Throughout my more than ten years as a Python developer, I have worked with various optimization algorithms for deep learning models. Among these, Adam has consistently been one of my preferred choices due to its efficiency and reliability.
Adam (short for Adaptive Moment Estimation) combines the best aspects of other popular optimizers like AdaGrad and RMSProp. It’s particularly well-suited for problems with noisy or sparse gradients.
In this tutorial, I will show you how to implement Adam optimizer in PyTorch with practical examples. You’ll learn when to use it, how to configure its parameters, and see real-world applications.
Adam Optimizer
Adam is an adaptive learning rate optimization algorithm designed specifically for training deep neural networks. It was introduced in 2014 by Diederik Kingma and Jimmy Ba in their paper “Adam: A Method for Stochastic Optimization.”

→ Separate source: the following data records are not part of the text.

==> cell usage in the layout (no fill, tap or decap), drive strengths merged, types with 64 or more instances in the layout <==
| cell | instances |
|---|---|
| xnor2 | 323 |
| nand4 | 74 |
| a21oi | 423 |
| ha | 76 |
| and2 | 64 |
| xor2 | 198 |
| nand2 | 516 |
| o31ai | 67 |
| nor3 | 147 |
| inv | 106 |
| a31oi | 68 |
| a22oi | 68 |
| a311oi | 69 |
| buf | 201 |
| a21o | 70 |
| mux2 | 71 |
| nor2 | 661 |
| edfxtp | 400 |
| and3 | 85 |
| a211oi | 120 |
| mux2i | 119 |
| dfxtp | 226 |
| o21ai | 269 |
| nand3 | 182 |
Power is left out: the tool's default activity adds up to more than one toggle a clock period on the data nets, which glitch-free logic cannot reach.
[config.mk]
export PLATFORM = sky130hd
export DESIGN_NAME = uart_modem_ctrl_line_status
export DESIGN_NICKNAME = d
export VERILOG_FILES = /design/src/hw/uart_mcls_pkg.sv /design/src/hw/break_detector.sv /design/src/hw/uart_modem_ctrl_line_status.sv
export VERILOG_INCLUDE_DIRS = /design/src /design/src/hw
export SDC_FILE = /design/constraint.sdc
export NUM_CORES = 1
export LEC_CHECK = 0
export BUFFER_PORTS_ARGS = -buffer_cell sky130_fd_sc_hd__buf_4
export CORE_UTILIZATION = 25
export CTS_CLUSTER_SIZE = 25
export DETAILED_ROUTE_END_ITERATION = 10
export SETUP_SLACK_MARGIN = 0.4
export SYNTH_ARGS = -nofsm -noshare
export SYNTH_HDL_FRONTEND = slang
export SYNTH_SLANG_ARGS = --single-unit
[constraint.sdc]
create_clock -name ref_clk -period 4.3 [get_ports ref_clk]
set_input_delay 0.43 -clock ref_clk [delete_from_list [all_inputs] [get_ports ref_clk]]
set_output_delay 0.43 -clock ref_clk [all_outputs]
set_load 0.03 [all_outputs]
[src/hw/uart_mcls_defs.svh]
`ifndef UART_MCLS_DEFS_SVH
`define UART_MCLS_DEFS_SVH

// =========================================================
// Register byte addresses
`define ADDR_FIFO_CONTROL 32'h5000_1108
`define ADDR_MODEM_CONTROL 32'h5000_1110
`define ADDR_LINE_STATUS 32'h5000_1114
`define ADDR_INTERRUPT_ENABLE 32'h5000_1140
`define ADDR_IRQ_STATUS 32'h5000_1144
`define ADDR_IRQ_MASK 32'h5000_1148

// =========================================================
// Modem control fields
`define MC_DTR 0
`define MC_RTS 1
`define MC_OUT1 2
`define MC_OUT2 3
`define MC_LOOP 4
`define MC_AFCE 5
`define MC_SIRE 6
`define MC_RST 7'h00

// =========================================================
// Line status fields
`define LS_BI 4
`define LS_THRE 5
`define LS_TEMT 6
`define LS_RFE 7
`define THRE_RST 1'b1
`define TEMT_RST 1'b1

// =========================================================
// Fifo control and interrupt enable fields
`define FC_EN 0
`define FC_TXT_LO 4
`define FC_RXT_LO 6
`define FC_RST 8'h00
`define IE_PTIME 7

// =========================================================
// Interrupt status and mask fields
`define IRQ_THRE 0
`define IRQ_BI 1
`define IRQ_RFE 2
`define IRQ_RST 3'h0

// =========================================================
// Timing
`define OVERSAMPLE 16
`define START_STOP_BITS 2

`endif

[src/hw/uart_mcls_pkg.sv]
package uart_mcls_pkg;
   typedef enum logic {BRK_HUNT, BRK_HOLD} brk_state_t;
   typedef struct packed {
      logic bi;
      logic fe;
      logic pe;
   } rx_stat_t;
endpackage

The algorithm calculates adaptive learning rates for each parameter by storing both:
- First moment (mean) of past gradients
- Second moment (uncentered variance) of past gradients
This approach offers several advantages:
- Requires minimal memory
- Works well with large datasets and parameters
- Appropriate for non-stationary objectives
- Handles noisy gradients effectively
- Suitable for problems with sparse gradients
Implement Adam Optimizer in PyTorch
PyTorch makes it incredibly simple to use Adam. Let’s start with the basic implementation:
import torch
import torch.nn as nn
import torch.optim as optim
# Define a simple model
model = nn.Sequential(
nn.Linear(10, 5),
nn.ReLU(),
nn.Linear(5, 1)
)
# Create Adam optimizer
optimizer = optim.Adam(model.parameters(), lr=0.001)

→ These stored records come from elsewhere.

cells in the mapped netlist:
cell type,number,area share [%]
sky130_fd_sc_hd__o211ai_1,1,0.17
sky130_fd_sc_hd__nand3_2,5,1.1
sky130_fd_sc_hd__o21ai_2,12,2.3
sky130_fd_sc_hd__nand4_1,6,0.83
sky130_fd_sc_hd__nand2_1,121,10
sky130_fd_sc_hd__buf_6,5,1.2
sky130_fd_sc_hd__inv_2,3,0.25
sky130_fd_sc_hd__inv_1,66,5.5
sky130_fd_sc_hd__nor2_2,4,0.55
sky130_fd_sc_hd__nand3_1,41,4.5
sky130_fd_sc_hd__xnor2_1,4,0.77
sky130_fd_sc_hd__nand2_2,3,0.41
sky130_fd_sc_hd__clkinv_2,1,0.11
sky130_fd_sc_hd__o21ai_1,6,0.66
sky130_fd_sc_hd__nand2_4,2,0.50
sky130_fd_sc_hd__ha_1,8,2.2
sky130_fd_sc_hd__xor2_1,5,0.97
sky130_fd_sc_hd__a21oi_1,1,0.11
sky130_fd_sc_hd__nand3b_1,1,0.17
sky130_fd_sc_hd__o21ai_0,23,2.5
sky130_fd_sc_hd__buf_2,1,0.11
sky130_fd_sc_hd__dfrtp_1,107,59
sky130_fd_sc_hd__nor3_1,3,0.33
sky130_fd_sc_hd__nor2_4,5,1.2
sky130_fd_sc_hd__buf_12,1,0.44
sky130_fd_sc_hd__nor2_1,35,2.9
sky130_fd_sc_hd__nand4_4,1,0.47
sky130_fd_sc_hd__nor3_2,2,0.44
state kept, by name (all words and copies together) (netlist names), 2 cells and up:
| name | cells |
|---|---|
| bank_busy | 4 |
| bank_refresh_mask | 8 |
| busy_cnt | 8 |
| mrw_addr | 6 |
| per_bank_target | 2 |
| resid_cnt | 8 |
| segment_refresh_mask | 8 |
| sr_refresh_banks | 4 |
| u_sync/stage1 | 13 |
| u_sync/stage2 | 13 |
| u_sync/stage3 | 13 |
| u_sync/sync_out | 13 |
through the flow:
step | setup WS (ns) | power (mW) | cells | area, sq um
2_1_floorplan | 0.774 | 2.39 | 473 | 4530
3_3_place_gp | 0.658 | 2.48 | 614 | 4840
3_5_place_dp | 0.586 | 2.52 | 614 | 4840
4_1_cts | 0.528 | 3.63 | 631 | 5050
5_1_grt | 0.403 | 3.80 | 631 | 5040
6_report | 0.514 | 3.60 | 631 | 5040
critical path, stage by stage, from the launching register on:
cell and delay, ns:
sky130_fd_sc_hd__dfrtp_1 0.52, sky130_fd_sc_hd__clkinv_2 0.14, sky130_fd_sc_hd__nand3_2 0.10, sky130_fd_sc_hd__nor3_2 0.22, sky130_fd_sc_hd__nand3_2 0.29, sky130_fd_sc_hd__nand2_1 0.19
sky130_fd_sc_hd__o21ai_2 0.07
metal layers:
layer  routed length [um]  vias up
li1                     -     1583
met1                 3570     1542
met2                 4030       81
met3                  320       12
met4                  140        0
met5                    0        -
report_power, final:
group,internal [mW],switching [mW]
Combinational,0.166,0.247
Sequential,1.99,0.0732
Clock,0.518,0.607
===== config.mk =====
export PLATFORM = sky130hd
export DESIGN_NAME = dom_top
export DESIGN_NICKNAME = d
export VERILOG_FILES = /design/src/inc/dom_pkg.sv /design/src/inc/dom_pwm_if.sv /design/src/hdl/dom_pwm_bank.sv /design/src/hdl/dom_top.sv
export SDC_FILE = /design/constraint.sdc
export NUM_CORES = 2
export LEC_CHECK = 0
export BUFFER_PORTS_ARGS = -buffer_cell sky130_fd_sc_hd__buf_2
export CAP_MARGIN = 20
export CORE_MARGIN = 4
export CORE_UTILIZATION = 50
export DETAILED_ROUTE_END_ITERATION = 10
export PLACE_DENSITY = 0.63
export SYNTH_ARGS = -nofsm -noshare
export SYNTH_HDL_FRONTEND = slang
export SYNTH_SLANG_ARGS = --single-unit

===== constraint.sdc =====
create_clock -name REF_CLK -period 14.11 [get_ports REF_CLK]
set_input_delay 2.1165 -clock REF_CLK [delete_from_list [all_inputs] [get_ports REF_CLK]]
set_output_delay 2.1165 -clock REF_CLK [all_outputs]
set_load 0.03 [all_outputs]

# Define loss function (e.g., Mean Squared Error for regression)
loss_function = nn.MSELoss()
# Dummy input and target data
# Let's assume 32 samples (batch size), each with 10 features
input_data = torch.randn(32, 10) # shape: [32, 10]
target = torch.randn(32, 1) # shape: [32, 1]
# Training loop (simplified)
for epoch in range(100):
# Forward pass
output = model(input_data)
loss = loss_function(output, target)
# Backward pass and optimization
optimizer.zero_grad()
loss.backward()
optimizer.step()
# Print loss every 10 epochs
if (epoch + 1) % 10 == 0:
print(f"Epoch [{epoch+1}/100], Loss: {loss.item():.4f}")You can refer to the screenshot below to see the output:

This basic implementation uses Adam with default parameters, which work well for many tasks.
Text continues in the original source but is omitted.